Free! Aches and Pains. Now you too can enjoy the feeling of taut tendons and creaky backs hitherto only appreciated by Egyptian desiccation techniques.
Free! Sore throat and tickly cough! Make your neighbours green with envy – or red with fury if you have thin walls and late nights.
Free! Blocked nose and Stuffy congestion. Converse fluently with members of the Welsh Assembly without the need for a translator!
Free! Headache – gone is the need for consuming large quantities of alcohol or trying to wriggle out of Christmas dinner with the family.
All this and more with one special “Purchase” of Influenza! As you can possibly tell, I am suffering slightly from a mild cold. But, being a typical male – I won’t let that get me down or stop me – well. Actually, I haven’t moved for three days and I’m all out of Orange Juice. Sigh.
The solution I hear you cry? Well… At the first signs of the onslaught I popped down to my local Safeways chemist and was disappointed to find a lack of much stock that I hadn’t tried previously and failed to respond to. But there is an innocently small packet of Beechams capsules, sweetly priced at £2.79 which I haven’t purchased previously.
These I eagerly acquire, convinced that the common cold has met its match at last. Upon return to my sickbed I pour the last of the O.J. into a tumbler and pop the first of the pills into my impatient palm. It seems I have made a mistake somewhere. For instead of the caring capsules for those sick individuals with poorly throats and wheezing chests, whose dear little noses are all blocked up with mucus and worse and haven’t been able to swallow for oh, at least three days, I have purchased horse suppositories.

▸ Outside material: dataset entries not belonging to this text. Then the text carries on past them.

--- src/sv/gls_pkg.sv ---
// Shared types, constants and helpers for the grid line-of-sight block.
package gls_pkg;

    // Geometry and storage sizes
    localparam int MAX_SIDE    = 64;
    localparam int COORD_W     = $clog2(MAX_SIDE);
    localparam int SIDE_W      = 7;
    localparam int STORE_DEPTH = MAX_SIDE * MAX_SIDE;
    localparam int ADDR_W      = $clog2(STORE_DEPTH);
    localparam int KIND_W      = 2;
    localparam int ORDER_W     = 2 * COORD_W + 3;
    localparam int CFG_IDX_W   = 1;

    localparam logic [SIDE_W-1:0] SIDE_MIN   = SIDE_W'(2);
    localparam logic [SIDE_W-1:0] SIDE_MAX   = SIDE_W'(MAX_SIDE);
    localparam logic [SIDE_W-1:0] SIDE_RESET = SIDE_W'(64);

    // Terrain codes
    localparam logic [KIND_W-1:0] KIND_OPEN = 2'd0;
    localparam logic [KIND_W-1:0] KIND_WALL = 2'd1;

    // Command codes
    localparam logic CMD_WRITE = 1'b0;
    localparam logic CMD_QUERY = 1'b1;

    // Configuration register indexes
    localparam logic [CFG_IDX_W-1:0] CFG_GRID_WIDTH  = 1'b0;
    localparam logic [CFG_IDX_W-1:0] CFG_GRID_HEIGHT = 1'b1;

    // Controller to walker
    typedef struct packed {
        logic load;
        logic step;
    } walk_ctl_t;

    typedef struct packed {
        logic [COORD_W-1:0] from_x;
        logic [COORD_W-1:0] from_y;
        logic [COORD_W-1:0] to_x;
        logic [COORD_W-1:0] to_y;
    } walk_load_t;

    // Walker to controller
    typedef struct packed {
        logic               emit_valid;
        logic [COORD_W-1:0] emit_x;
        logic [COORD_W-1:0] emit_y;
        logic               done;
    } walk_stat_t;

    // Clamp a side register into the usable range
    function automatic logic [SIDE_W-1:0] clamp_side(input logic [SIDE_W-1:0] v);
        logic [SIDE_W-1:0] r;
        begin
            r = v;
            if (v < SIDE_MIN)
            begin
                r = SIDE_MIN;
            end
            else if (v > SIDE_MAX)
            begin
                r = SIDE_MAX;
            end
            return r;
        end
    endfunction

    // Row-major store address; callers keep x < w and y < height
    function automatic logic [ADDR_W-1:0] cell_index(input logic [COORD_W-1:0] x,
                                                     input logic [COORD_W-1:0] y,
                                                     input logic [SIDE_W-1:0]  w);
        logic [COORD_W+SIDE_W-1:0] prod;
        logic [COORD_W+SIDE_W-1:0] sum;
        begin
            prod = (COORD_W+SIDE_W)'(y) * (COORD_W+SIDE_W)'(w);
            sum  = prod + (COORD_W+SIDE_W)'(x);
            return sum[ADDR_W-1:0];
        end
    endfunction

endpackage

The packet announces a whole host of useful ingredients and charming side-effects (oh, to feel drowsy and sleepy) – from improved sexual performance to a radiant shiny coat. (Free! Delirium, all you can carry); but what use are they to me if I can find no sane way of ingesting said chemical wonderments?
My advice: Stick to the powders if you have flu. At least we all know they don’t work, and are 20p cheaper in my local. [Address available on request]. I am secretly convinced that the manufacturers of cold relief are subjecting us to reverse psychology or the Victor Meldrew Effect – make us as angry and irritable as possible so we forget about being poorly sick. It works on me.
My real advice: Drink lots of sherry. Its more expensive than Beechams, but it makes me sneeze and warm and relaxed. It would be irresponsible of me to suggest a couple of paracetamols at this stage for luck. After a while you run out of sherry too, which is always a good thing.